DETROIT — She poses like a champion, one foot in front of the other, a dazzling — yet not forced-looking — smile at the ready.
And even when she’s asked the same questions over and over, when she has to shake one more hand, smile for one more picture or when yet another little girl begs to see her sparkly crown, Farmington Hills, Mich., native Kirsten Haglund — Miss America 2008 — obliges.
After all, she’s more than a beauty queen. She’s a role model for women, especially those who suffer from eating disorders.
Her mother, Iora Haglund, never thought she’d see her daughter go to college — let alone be crowned Miss America. Just five years ago, Kirsten Haglund was so sick, so deep in the throes of anorexia, her family had shelved dreams of a normal future and was just trying to get her back to being healthy.
But Haglund managed to overcome it, and is now trying to help others with eating disorders though a nonprofit she started, the Kirsten Haglund Foundation.
“I have to give back,” says Haglund, 20. “That’s very important to me. We’re all given struggles in our lives. We have to use those struggles for good.
“I want to show others that recovery is possible.”
Talking about her illness — and her recovery — helps her heal and stay on track.
Still, there are good days and bad days, Haglund says. She still struggles with food: What to eat? How much? And she still has days when she doesn’t like the way she looks in the mirror.
On those days, she talks to her mother, her dietitian, her close friend Julianne Cole, who also is in recovery from anorexia.
But she gets through them, knowing that someone needs to stand up for better treatment options, more awareness about the warning signs and help to take the focus away from the so-called perfect body.
From the time she was a little girl, Haglund wanted to be a ballerina.

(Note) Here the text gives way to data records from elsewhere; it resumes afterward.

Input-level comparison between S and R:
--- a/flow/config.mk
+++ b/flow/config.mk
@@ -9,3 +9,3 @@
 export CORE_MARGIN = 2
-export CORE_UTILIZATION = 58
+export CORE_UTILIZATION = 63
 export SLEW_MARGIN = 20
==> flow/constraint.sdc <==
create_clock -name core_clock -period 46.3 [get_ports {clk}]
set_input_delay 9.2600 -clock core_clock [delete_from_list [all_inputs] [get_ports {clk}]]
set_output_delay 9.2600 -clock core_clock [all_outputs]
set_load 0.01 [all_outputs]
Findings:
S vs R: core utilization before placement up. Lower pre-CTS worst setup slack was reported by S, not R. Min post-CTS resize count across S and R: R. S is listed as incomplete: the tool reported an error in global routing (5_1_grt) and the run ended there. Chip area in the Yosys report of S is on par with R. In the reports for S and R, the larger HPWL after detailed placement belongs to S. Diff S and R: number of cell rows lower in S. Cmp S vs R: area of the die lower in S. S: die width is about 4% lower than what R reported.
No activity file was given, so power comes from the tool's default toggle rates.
Design uart_edge_detection, start of the top module:
module uart_edge_detection (
    input logic clk,           
    input logic rst_n,         
    input logic uart_rx,       
    output logic uart_tx,      
    output logic led_rx,       
    output logic led_tx,       
    output logic data_ready    
);
    parameter CLOCK_FREQ = 50000000;    
    parameter BAUD_RATE  = 115200;
    parameter BAUD_DIV   = CLOCK_FREQ / BAUD_RATE;
    parameter THRESHOLD  = 4;           
    logic [7:0] rx_data;
    logic rx_done;
    logic [7:0] processed_data;
    logic tx_start;
    logic tx_busy;
    logic [7:0] image_data [0:63];     
    logic [7:0] conv_result [0:35];    
    logic [5:0] rx_counter;            
    logic [5:0] tx_counter;            
    typedef enum logic [1:0] {IDLE, RECEIVE, PROCESS, SEND} state_t;
    state_t state, next_state;
    uart_rx #(
        .BAUD_DIV(BAUD_DIV)
    ) uart_receiver (
        .clk(clk),
        .rst_n(rst_n),
        .rx(uart_rx),
        .data_out(rx_data),
        .data_valid(rx_done)
    );
    uart_tx #(
        .BAUD_DIV(BAUD_DIV)
    ) uart_transmitter (
        .clk(clk),
        .rst_n(rst_n),
        .tx_start(tx_start),
  ...
Size in the first run: about 1200 cells after synthesis, about 180 flip-flops, ~13000 um^2 of cells after synthesis.
Settings: LEC_CHECK=0, CAP_MARGIN=20, CORE_MARGIN=2, CORE_UTILIZATION=72, CTS_CLUSTER_DIAMETER=375, CTS_CLUSTER_SIZE=21, PLACE_DENSITY=0.42, SETUP_SLACK_MARGIN=0.48, SLEW_MARGIN=20; clock period 3.2 ns.
run.sh (not shown) runs the stock make flow with config.mk's settings and CLKGATE_MAP_FILE=.
Edit:
- CORE_UTILIZATION: 72 -> 65
- CTS_CLUSTER_DIAMETER: 375 -> not set
- CTS_CLUSTER_SIZE: 21 -> not set
- PLACE_DENSITY: 0.42 -> not set
- SETUP_SLACK_MARGIN: 0.48 -> not set
- clock period: 3.2 -> 16.3 ns (I/O delays scaled with it)
Result: Global-route usage is lower by 6.3 points. Power came out lower by 81%. Non-clock buffer count falls by 119. Sequential cell count is unchanged. Setup slack gets better by 11000 ps. Clock power fell by 82%. Area after synthesis stays the same. Clock skew stays flat. Critical path depth goes down by 8. Design area falls by 8.3%.
==> run Y <==
Design axi_gpio_expanded, start of the top module:
module axi_gpio_expanded
#(
    parameter C_ALL_INPUTS        = 0,             
    parameter C_ALL_OUTPUTS       = 0,             
    parameter C_GPIO_WIDTH        = 32,            
    parameter C_DOUT_DEFAULT      = 32'h00000000,  
    parameter C_TRI_DEFAULT       = 32'hFFFFFFFF,  
    parameter C_IS_DUAL           = 1,             
    parameter C_ALL_INPUTS_2      = 0,             
    parameter C_ALL_OUTPUTS_2     = 0,             
    parameter C_GPIO2_WIDTH       = 32,            
    parameter C_DOUT_DEFAULT_2    = 32'h00000000,  
    parameter C_TRI_DEFAULT_2     = 32'hFFFFFFFF,  
    parameter C_INTERRUPT_PRESENT = 1              
)
(
    input logic ACLK,     
    input logic ARESETn,  
    input  logic              [8:2] AWADDR,    
    input  logic              [2:0] AWPROT,    
    input  logic                    AWVALID,   
    output logic                    AWREADY,   
    input  logic             [31:0] WDATA,   
    input  logic              [3:0] WSTRB,   
    input  logic                    WVALID,  
    output logic                    WREADY,  
    output logic              [1:0] BRESP,   
    output logic                    BVALID,  
    input  logic                    BREADY,  
    input  logic              [8:2] ARADDR,    
    input  logic              [2:0] ARPROT,    
    input  logic                    ARVALID,   
    output logic                    ARREADY,   
    output logic             [31:0] RDATA,   
    output logic              [1:0] RRESP,   
    output logic                    RVALID,  
    input  logic                    RREADY,  
    output logic ip2intc_irpt,                    
    input  logic  [C_GPIO_WIDTH-1:0] gpio_io_i,   
    output logic  [C_GPIO_WIDTH-1:0] gpio_io_o,   
    output logic  [C_GPIO_WIDTH-1:0] gpio_io_t,   
    input  logic [C_GPIO2_WIDTH-1:0] gpio2_io_i,  
    output logic [C_GPIO2_WIDTH-1:0] gpio2_io_o,  
    output logic [C_GPIO2_WIDTH-1:0] gpio2_io_t   
);
export LEC_CHECK = 0
export ABC_AREA = 0
export CAP_MARGIN = 20
export CELL_PAD_IN_SITES_DETAIL_PLACEMENT = 0
export CELL_PAD_IN_SITES_GLOBAL_PLACEMENT = 0
export CORE_ASPECT_RATIO = 0.99
export CORE_MARGIN = 2
export CORE_UTILIZATION = 67
export CTS_CLUSTER_SIZE = 37
export GPL_ROUTABILITY_DRIVEN = 0
export GPL_TIMING_DRIVEN = 1
export MAX_ROUTING_LAYER = met5
export SLEW_MARGIN = 20
create_clock -name core_clock -period 1.87 [get_ports {ACLK}]
run.sh (not shown) runs the stock make flow with config.mk's settings and CLKGATE_MAP_FILE=.
==> run C (differences from run Y) <==
==> flow/config.mk (replaced) <==
export PLATFORM = sky130hd
export DESIGN_NAME = axi_gpio_expanded
export DESIGN_NICKNAME = axi_gpio_expanded
export VERILOG_FILES = /design/flow/design.v
export SDC_FILE = /design/flow/constraint.sdc
export NUM_CORES = 4
export LEC_CHECK = 0
export CAP_MARGIN = 20
export CORE_MARGIN = 2
export CORE_UTILIZATION = 40
export GPL_ROUTABILITY_DRIVEN = 0
export HOLD_SLACK_MARGIN = 0.2
export PLACE_DENSITY_LB_ADDON = 0.17
export SLEW_MARGIN = 20
==> flow/constraint.sdc (replaced) <==
create_clock -name core_clock -period 5.0 [get_ports {ACLK}]
set_input_delay 1.0000 -clock core_clock [delete_from_list [all_inputs] [get_ports {ACLK}]]
set_output_delay 1.0000 -clock core_clock [all_outputs]
set_load 0.01 [all_outputs]
==> comparison <==
- Run Y died in 5_1_grt. Run C completed without violations.
- Die area: run C is larger than run Y (about 65%).
- Synthesized area is the same in run Y and run C.
- In synthesized cell count, run C and run Y do not differ.
`config.mk`:
```
export PLATFORM = sky130hd
export DESIGN_NAME = mips
export DESIGN_NICKNAME = mips
export VERILOG_FILES = /design/flow/design.v
export SDC_FILE = /design/flow/constraint.sdc
export NUM_CORES = 4
export LEC_CHECK = 0
export CAP_MARGIN = 20
export CELL_PAD_IN_SITES_DETAIL_PLACEMENT = 1
export CORE_MARGIN = 2
export CORE_UTILIZATION = 64
export GPL_TIMING_DRIVEN = 0
export MAX_ROUTING_LAYER = met5
export PLACE_DENSITY = 0.52
export SLEW_MARGIN = 5
```
`constraint.sdc`:
```
create_clock -name core_clock -period 14.2 [get_ports {clk}]
set_input_delay 2.8400 -clock core_clock [delete_from_list [all_inputs] [get_ports {clk}]]
set_output_delay 2.8400 -clock core_clock [all_outputs]
set_load 0.01 [all_outputs]
```
`design.v`:
```
module mux2 #(parameter WIDTH = 8) (
        input  wire             sel,
        input  wire [WIDTH-1:0] a,
        input  wire [WIDTH-1:0] b, 
        output wire [WIDTH-1:0] y
    );
    assign y = (sel) ? b : a;
endmodule
module adder (
        input  wire [31:0] a,
        input  wire [31:0] b,
        output wire [31:0] y
    );
    assign y = a + b;
endmodule
module dreg # (parameter WIDTH = 32) (
        input  wire             clk,
        input  wire             rst,
        input  wire [WIDTH-1:0] d,
        output reg  [WIDTH-1:0] q
    );
    always @ (posedge clk, posedge rst) begin
        if (rst) q <= 0;
        else     q <= d;
    end
endmodule
module flopenr #(parameter WIDTH = 8)
    (
        input clk, reset, en,
        input [WIDTH-1:0] d,
        output reg [WIDTH-1:0] q
    );
    always @(posedge clk, posedge reset)
    begin
      if(reset) q<=0;
      else if(en) q<=d;
      else q<=q;
    end
endmodule
module signext (
        input  wire [15:0] a,
        output wire [31:0] y
    );
    assign y = {{16{a[15]}}, a};
endmodule
module regfile (
        input  wire        clk,
        input  wire        we,
        input  wire [4:0]  ra1,
        input  wire [4:0]  ra2,
        input  wire [4:0]  ra3,
        input  wire [4:0]  wa,
        input  wire [31:0] wd,
        output wire [31:0] rd1,
        output wire [31:0] rd2,
        output wire [31:0] rd3
    );
    reg [31:0] rf [0:31];
    always @ (posedge clk) begin
        if (we) rf[wa] <= wd;
    end
    assign rd1 = (ra1 == 0) ? 0 : rf[ra1];
    assign rd2 = (ra2 == 0) ? 0 : rf[ra2];
    assign rd3 = (ra3 == 0) ? 0 : rf[ra3];
endmodule
module alu (
        input  wire [2:0]  op,
        input  wire [31:0] a,
        input  wire [31:0] b,
        output wire        zero,
        output wire  [31:0] y,
        output wire  [31:0] y_hi
    );
    reg [63:0] y_total;
    assign {y_hi, y} = y_total;
    assign zero = (y == 0);
    always @ (op, a, b) begin
        case (op)
            3'b000: y_total = a & b;
            3'b001: y_total = a | b;
            3'b010: y_total = a + b;
            3'b011: y_total = a * b;  
            3'b100: y_total = b << a[4:0];  
            3'b101: y_total = b >> a[4:0];  
            3'b110: y_total = a - b;
            3'b111: y_total = (a < b) ? 1 : 0;
        endcase
    end
endmodule
module datapath (
        input  wire        clk,
        input  wire        rst,
        input  wire        jal,
        input  wire        branch,
        input  wire        jump,
        input  wire        reg_jump,
        input  wire        reg_dst,
        input  wire        we_reg,
        input  wire        alu_src,
        input  wire [1:0]  dm2reg,
        input  wire        we_hilo,
        input  wire        alu_out_sel,
        input  wire        hilo_sel,
        input  wire        shift_mux_sel,
        input  wire [2:0]  alu_ctrl,
        input  wire [4:0]  ra3,
        input  wire [31:0] instr,
        input  wire [31:0] rd_dm,
        output wire [31:0] pc_current,
        output wire [31:0] alu_mux_out,
        output wire [31:0] wd_dm,
        output wire [31:0] rd3,
        output wire [31:0] wd_rf,
        output wire [4:0] rf_wa
    );
    wire [4:0]  reg_addr;
    wire        pc_src;
    wire [31:0] pc_plus4;
    wire [31:0] pc_pre;
    wire [31:0] pc_next;
    wire [31:0] pc_rj_plus4;
    wire [31:0] sext_imm;
    wire [31:0] ba;
    wire [31:0] bta;
    wire [31:0] jta;
    wire [31:0] rd1_out;
    wire [31:0] alu_pa;
    wire [31:0] alu_pb;
    wire [31:0] alu_mem_out;
    wire        zero;
    wire [64-1:0] hilo_d, hilo_q;
    wire [32-1:0] hi_q, lo_q;
    wire [32-1:0] alu_out_hi;
    wire [32-1:0] hilo_mux_out;
    wire [32-1:0] alu_out;
    wire [4:0] shift_rd1_out;
    assign pc_src = branch & zero;
    assign ba = {sext_imm[29:0], 2'b00};
    assign jta = {pc_plus4[31:28], instr[25:0], 2'b00};
    dreg pc_reg (
            .clk            (clk),
            .rst            (rst),
            .d              (pc_next),
            .q              (pc_current)
        );
    adder pc_plus_4 (
            .a              (pc_current),
            .b              (32'd4),
            .y              (pc_plus4)
        );
    adder pc_plus_br (
            .a              (pc_plus4),
            .b              (ba),
            .y              (bta)
        );
    mux2 #(32) pc_reg_jmp_mux (
            .sel            (reg_jump),
            .a              (pc_plus4),
            .b              (rd1_out),
            .y              (pc_rj_plus4)
        );
    mux2 #(32) pc_src_mux (
            .sel            (pc_src),
            .a              (pc_rj_plus4),
            .b              (bta),
            .y              (pc_pre)
        );
    mux2 #(32) pc_jmp_mux (
            .sel            (jump),
            .a              (pc_pre),
            .b              (jta),
            .y              (pc_next)
        );
    mux2 #(5) rf_wa_mux (
            .sel            (reg_dst),
            .a              (instr[20:16]),
            .b              (instr[15:11]),
            .y              (reg_addr)
        );
    mux2 #(5) reg_addr_mux (
            .sel            (jal),
            .a              (reg_addr),
            .b              (5'h1F),
            .y              (rf_wa)
        );
    regfile rf (
            .clk            (clk),
            .we             (we_reg),
            .ra1            (instr[25:21]),
            .ra2            (instr[20:16]),
            .ra3            (ra3),
            .wa             (rf_wa),
            .wd             (wd_rf),
            .rd1            (rd1_out),
            .rd2            (wd_dm),
            .rd3            (rd3)
        );
    signext se (
            .a              (instr[15:0]),
            .y              (sext_imm)
        );
    mux2 #(32) alu_pb_mux (
            .sel            (alu_src),
            .a              (wd_dm),
            .b              (sext_imm),
            .y              (alu_pb)
        );
    assign alu_pa = {rd1_out[31:5], shift_rd1_out};
    mux2 #(5) shift_rd1_mux (
        .sel    (shift_mux_sel),
        .a      (rd1_out[4:0]),
        .b      (instr[10:6]),
        .y      (shift_rd1_out)
    );
    alu alu (
            .op             (alu_ctrl),
            .a              (alu_pa),
            .b              (alu_pb),
            .zero           (zero),
            .y              (alu_out),
            .y_hi           (alu_out_hi)
        );
    mux2 #(32) alu_mem_mux (
            .sel            (dm2reg),
            .a              (alu_mux_out),
            .b              (rd_dm),
            .y              (alu_mem_out)
        );
    mux2 #(32) rf_wd_mux (
            .sel            (jal),
            .a              (alu_mem_out),
            .b              (pc_plus4),
            .y              (wd_rf)
        );
    assign {hi_q, lo_q} = hilo_q;
    assign hilo_d = {alu_out_hi, alu_out};
    flopenr #(64) hilo_reg (
        .clk    (clk),
        .reset  (rst),
        .en     (we_hilo),
        .d      (hilo_d),
        .q      (hilo_q)
    );
    mux2 #(32) hilo_out_mux (
        .sel    (hilo_sel),
        .a      (lo_q),
        .b      (hi_q),
        .y    (hilo_mux_out)
    );
    mux2 #(32) alu_out_mux (
        .sel    (alu_out_sel),
        .a      (alu_out),
        .b      (hilo_mux_out),
        .y    (alu_mux_out)
    );
endmodule
module maindec (
        input  wire [5:0] opcode,
        output wire       jal,
        output wire       branch,
        output wire       jump,
        output wire       reg_dst,
        output wire       we_reg,
        output wire       alu_src,
        output wire       we_dm,
        output wire       dm2reg,
        output wire [1:0] alu_op
    );
    reg [9:0] ctrl;
    assign {jal, branch, jump, reg_dst, we_reg, alu_src, we_dm, dm2reg, alu_op} = ctrl;
    always @ (opcode) begin
        case (opcode)
            6'b00_0000: ctrl = 'b0_0_0_1_1_0_0_0_10;  
            6'b00_1000: ctrl = 'b0_0_0_0_1_1_0_0_00;  
            6'b00_0100: ctrl = 'b0_1_0_0_0_0_0_0_01;  
            6'b00_0010: ctrl = 'b0_0_1_0_0_0_0_0_00;  
            6'b00_0011: ctrl = 'b1_0_1_0_1_0_0_0_00;  
            6'b10_1011: ctrl = 'b0_0_0_0_0_1_1_0_00;  
            6'b10_0011: ctrl = 'b0_0_0_0_1_1_0_1_00;  
            default:    ctrl = 'bx_x_x_x_x_x_x_x_xx;
        endcase
    end
endmodule
module auxdec (
        input  wire [1:0] alu_op,
        input  wire [5:0] funct,
        output wire [2:0] alu_ctrl,
        output wire       hilo_sel,
        output wire       alu_out_sel,
        output wire       we_hilo,
        output wire       reg_jump,
        output wire       shift_mux_sel,
        output wire       we_reg_aux
    );
    reg [8:0] ctrl;
    assign {we_reg_aux, shift_mux_sel, reg_jump, we_hilo, alu_out_sel, hilo_sel, alu_ctrl} = ctrl;
    always @ (alu_op, funct) begin
        case (alu_op)
            2'b00: ctrl = 'b0_0_0_0_0_0_010;           
            2'b01: ctrl = 'b0_0_0_0_0_0_110;           
            default: case (funct)
                6'b10_0100: ctrl = 'b0_0_0_0_0_0_000;  
                6'b10_0101: ctrl = 'b0_0_0_0_0_0_001;  
                6'b10_0000: ctrl = 'b0_0_0_0_0_0_010;  
                6'b10_0010: ctrl = 'b0_0_0_0_0_0_110;  
                6'b10_1010: ctrl = 'b0_0_0_0_0_0_111;  
                6'b01_1001: ctrl = 'b1_0_0_1_0_0_011;  
                6'b01_0000: ctrl = 'b0_0_0_0_1_1_000;  
                6'b01_0010: ctrl = 'b0_0_0_0_1_0_000;  
                6'b00_1000: ctrl = 'b0_0_1_0_0_0_000;  
                6'b00_0000: ctrl = 'b0_1_0_0_0_0_100;  
                6'b00_0010: ctrl = 'b0_1_0_0_0_0_101;  
                default:    ctrl = 'bx_x_x_x_x_xxx;
            endcase
        endcase
    end
endmodule
module controlunit (
        input  wire [5:0]  opcode,
        input  wire [5:0]  funct,
        output wire        jal,
        output wire        branch,
        output wire        jump,
        output wire        reg_jump,
        output wire        reg_dst,
        output wire        we_reg,
        output wire        alu_src,
        output wire        we_dm,
        output wire        dm2reg,
        output wire        hilo_sel,
        output wire        alu_out_sel,
        output wire        we_hilo,
        output wire        shift_mux_sel,
        output wire [2:0]  alu_ctrl
    );
    wire [1:0] alu_op;
    wire we_reg_main, we_reg_aux;
    mux2 #(1) we_reg_mux (
            .sel            (we_reg_aux),
            .a              (we_reg_main),
            .b              (1'b0),
            .y              (we_reg)
        );
    maindec md (
        .opcode         (opcode),
        .jal            (jal),
        .branch         (branch),
        .jump           (jump),
        .reg_dst        (reg_dst),
        .we_reg         (we_reg_main),
        .alu_src        (alu_src),
        .we_dm          (we_dm),
        .dm2reg         (dm2reg),
        .alu_op         (alu_op)
    );
    auxdec ad (
        .alu_op         (alu_op),
        .funct          (funct),
        .alu_ctrl       (alu_ctrl),
        .hilo_sel       (hilo_sel),
        .alu_out_sel    (alu_out_sel),
        .we_hilo        (we_hilo),
        .reg_jump       (reg_jump),
        .shift_mux_sel  (shift_mux_sel),
        .we_reg_aux      (we_reg_aux)
    );
endmodule
module mips (
        input  wire        clk,
        input  wire        rst,
        input  wire [4:0]  ra3,
        input  wire [31:0] instr,
        input  wire [31:0] rd_dm,
        output wire        we_dm,
        output wire [31:0] pc_current,
        output wire [31:0] alu_out,
        output wire [31:0] wd_dm,
        output wire [31:0] rd3,
        output wire [31:0] wd_rf,
        output wire [4:0] rf_wa
    );
    wire       jal;
    wire       branch;
    wire       jump;
    wire       reg_jump;
    wire       reg_dst;
    wire       we_reg;
    wire       alu_src;
    wire       dm2reg;
    wire       we_hilo;
    wire       hilo_sel;
    wire       alu_out_sel;
    wire       shift_mux_sel;
    wire [2:0] alu_ctrl;
    datapath dp (
            .clk            (clk),
            .rst            (rst),
            .jal            (jal),
            .branch         (branch),
            .jump           (jump),
            .reg_jump       (reg_jump),
            .reg_dst        (reg_dst),
            .we_reg         (we_reg),
            .alu_src        (alu_src),
            .dm2reg         (dm2reg),
            .hilo_sel       (hilo_sel),
            .alu_out_sel    (alu_out_sel),
            .we_hilo        (we_hilo),
            .shift_mux_sel  (shift_mux_sel),
            .alu_ctrl       (alu_ctrl),
            .ra3            (ra3),
            .instr          (instr),
            .rd_dm          (rd_dm),
            .pc_current     (pc_current),
            .alu_mux_out    (alu_out),
            .wd_dm          (wd_dm),
            .rd3            (rd3),
            .wd_rf          (wd_rf),
            .rf_wa          (rf_wa)
        );
    controlunit cu (
            .opcode         (instr[31:26]),
            .funct          (instr[5:0]),
            .jal            (jal),
            .branch         (branch),
            .jump           (jump),
            .reg_jump       (reg_jump),
            .reg_dst        (reg_dst),
            .we_reg         (we_reg),
            .alu_src        (alu_src),
            .we_dm          (we_dm),
            .dm2reg         (dm2reg),
            .hilo_sel       (hilo_sel),
            .alu_out_sel    (alu_out_sel),
            .we_hilo        (we_hilo),
            .shift_mux_sel  (shift_mux_sel),
            .alu_ctrl       (alu_ctrl)
        );
endmodule
```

She took lessons like many little girls do, but for her, it was more than a hobby. It was her life. She felt at home in her leotards and tights, learning the steps and practicing the routines. But it was her beloved ballet that triggered an eating disorder.
While at ballet camp as a 12-year-old girl, Haglund realized she didn’t have the typical dancer’s body: Short torso, long legs, and thin, thin, thin.

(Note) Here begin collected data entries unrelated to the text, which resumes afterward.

## wip/ember
## dut
module dut #(
    parameter int DATAW = 16
)(
    input  wire                 clk,
    input  wire                 rst_n,
    input  wire                 in_valid,
    output wire                 in_ready,
    input  wire signed [DATAW-1:0] in_data,
    output reg                  out_valid,
    input  wire                 out_ready,
    output reg signed [2*DATAW-1:0] out_data
);
Size: roughly 32 flip-flops, ~54 I/O pins, roughly 10,000 um2 of cells after synthesis.
clock: 7.5 ns
lec_check: 0
cap_margin: 20
cell_pad_in_sites_global_placement: 3
core_margin: 2
core_utilization: 40
cts_cluster_diameter: 395
cts_cluster_size: 100
place_density: 0.57
setup_slack_margin: -0.66
slew_margin: 20
tns_end_percent: 5
run.sh (not shown) runs the stock make flow with config.mk's settings and CLKGATE_MAP_FILE=.
--- input diff wip/ember..wip/delta ---
- CTS_CLUSTER_SIZE changed from 100 to 41
- TNS_END_PERCENT removed (was 5)
- CTS_CLUSTER_DIAMETER changed from 395 to 336
[summary]
wip/ember -> wip/delta: final net count delta 0, exact match
From wip/ember to wip/delta, number of logic gates did not move at all.
==> design/flow/design.v <==
module ALU (A, B, ALU_Sel, ALU_Out, Carryout, Overflow);
parameter ADD  = 0;
parameter SUB  = 1;
parameter MUL_HIGH = 2;
parameter MUL_LOW = 3;
input [31:0] A;
input [31:0] B;
input [3:0] ALU_Sel;
output [31:0] ALU_Out;
output Carryout;
output Overflow;
reg[31:0] ALU_32Result;
reg[63:0] ALU_64Result;
always @(*)
begin
    ALU_32Result = 32'h00000000;
    ALU_64Result = 64'h0000000000000000;
    case(ALU_Sel)
        ADD:        ALU_32Result = A + B;
        SUB:        ALU_32Result = A - B;
        MUL_HIGH:	ALU_64Result = A * B;
        MUL_LOW:	ALU_64Result = A * B;
        default:
        begin
            ALU_32Result = 32'h00000000;
            ALU_64Result = 64'h0000000000000000;
        end
    endcase
end
assign ALU_Out = (ALU_Sel == MUL_LOW)? ALU_64Result[31:0]: (ALU_Sel == MUL_HIGH)? ALU_64Result[63:32]:ALU_32Result[31:0];
assign Carryout = 1'b0;
assign Overflow = 1'b0;
endmodule
==> inputs of run M <==
// emaxi
module emaxi( 
   wr_wait, rd_wait, rr_access, rr_packet, m_axi_awid, m_axi_awaddr,
   m_axi_awlen, m_axi_awsize, m_axi_awburst, m_axi_awlock,
   m_axi_awcache, m_axi_awprot, m_axi_awqos, m_axi_awvalid, m_axi_wid,
   m_axi_wdata, m_axi_wstrb, m_axi_wlast, m_axi_wvalid, m_axi_bready,
   m_axi_arid, m_axi_araddr, m_axi_arlen, m_axi_arsize, m_axi_arburst,
   m_axi_arlock, m_axi_arcache, m_axi_arprot, m_axi_arqos,
   m_axi_arvalid, m_axi_rready,
   wr_access, wr_packet, rd_access, rd_packet, rr_wait, m_axi_aclk,
   m_axi_aresetn, m_axi_awready, m_axi_wready, m_axi_bid, m_axi_bresp,
   m_axi_bvalid, m_axi_arready, m_axi_rid, m_axi_rdata, m_axi_rresp,
   m_axi_rlast, m_axi_rvalid
   );
export LEC_CHECK = 0
export ABC_AREA = 1
export CAP_MARGIN = 20
export CORE_MARGIN = 2
export CORE_UTILIZATION = 72
export CTS_CLUSTER_SIZE = 75
export HOLD_SLACK_MARGIN = 0.29
export PLACE_DENSITY_LB_ADDON = 0.2
export SETUP_SLACK_MARGIN = -0.26
export SLEW_MARGIN = 20
create_clock -name core_clock -period 4.25 [get_ports {m_axi_aclk}]
run.sh (not shown) runs the stock make flow with config.mk's settings and CLKGATE_MAP_FILE=.
==> inputs of run A, as changes to run M <==
- ABC_AREA: 1 -> default
- CORE_UTILIZATION: 72 -> 40
- CTS_CLUSTER_SIZE: 75 -> default
- HOLD_SLACK_MARGIN: 0.29 -> default
- PLACE_DENSITY_LB_ADDON: 0.2 -> default
- SETUP_SLACK_MARGIN: -0.26 -> default
==> flow/constraint.sdc (replaced) <==
create_clock -name core_clock -period 3.6 [get_ports {m_axi_aclk}]
set_input_delay 0.7200 -clock core_clock [delete_from_list [all_inputs] [get_ports {m_axi_aclk}]]
set_output_delay 0.7200 -clock core_clock [all_outputs]
set_load 0.01 [all_outputs]
==> inputs of run H, as changes to run M <==
- ABC_AREA: 1 -> default
- CTS_CLUSTER_SIZE: 75 -> default
- HOLD_SLACK_MARGIN: 0.29 -> default
- PLACE_DENSITY_LB_ADDON: 0.2 -> default
- SETUP_SLACK_MARGIN: -0.26 -> 0.62
==> flow/constraint.sdc (replaced) <==
create_clock -name core_clock -period 2.09 [get_ports {m_axi_aclk}]
set_input_delay 0.4180 -clock core_clock [delete_from_list [all_inputs] [get_ports {m_axi_aclk}]]
set_output_delay 0.4180 -clock core_clock [all_outputs]
set_load 0.01 [all_outputs]
==> inputs of run R, as changes to run M <==
- CTS_CLUSTER_SIZE: 75 -> 98
- HOLD_SLACK_MARGIN: 0.29 -> default
- PLACE_DENSITY_LB_ADDON: 0.2 -> default
- SETUP_SLACK_MARGIN: -0.26 -> 0.23
==> flow/constraint.sdc (replaced) <==
create_clock -name core_clock -period 2.09 [get_ports {m_axi_aclk}]
set_input_delay 0.4180 -clock core_clock [delete_from_list [all_inputs] [get_ports {m_axi_aclk}]]
set_output_delay 0.4180 -clock core_clock [all_outputs]
set_load 0.01 [all_outputs]
==> notes.md <==
run results: reg2reg path depth=9, status=finished clean, Synth Cell Area=approximately 70000 µm², Remaining DRCs=0, Slew headroom=18.45%, Layout area overhead=14.97%
[end of results for run M]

A simple diet might do the trick, the preteen thought. And so she went from a French fry-loving, carefree girl who rarely gave her parents a minute’s worry to a sullen, withdrawn teen who refused to eat.
Her parents — both registered nurses — didn’t realize their daughter had an eating disorder until Haglund was 15. Immediately, they sought treatment from her pediatrician, a dietitian and a therapist.
“It was months before she realized how sick she was and then tried to get better,” her mother said. “Then, it was another year of getting better. During that entire period of time, I felt like the food police.”
There was a lot of anxiety and worry, Iora Haglund said. But as Haglund began to gain weight things got better and easier.
“She’s in recovery, and a part of that is learning to cope and be strong,” her mother said. “She’ll tell you that she couldn’t have done any of this without God.”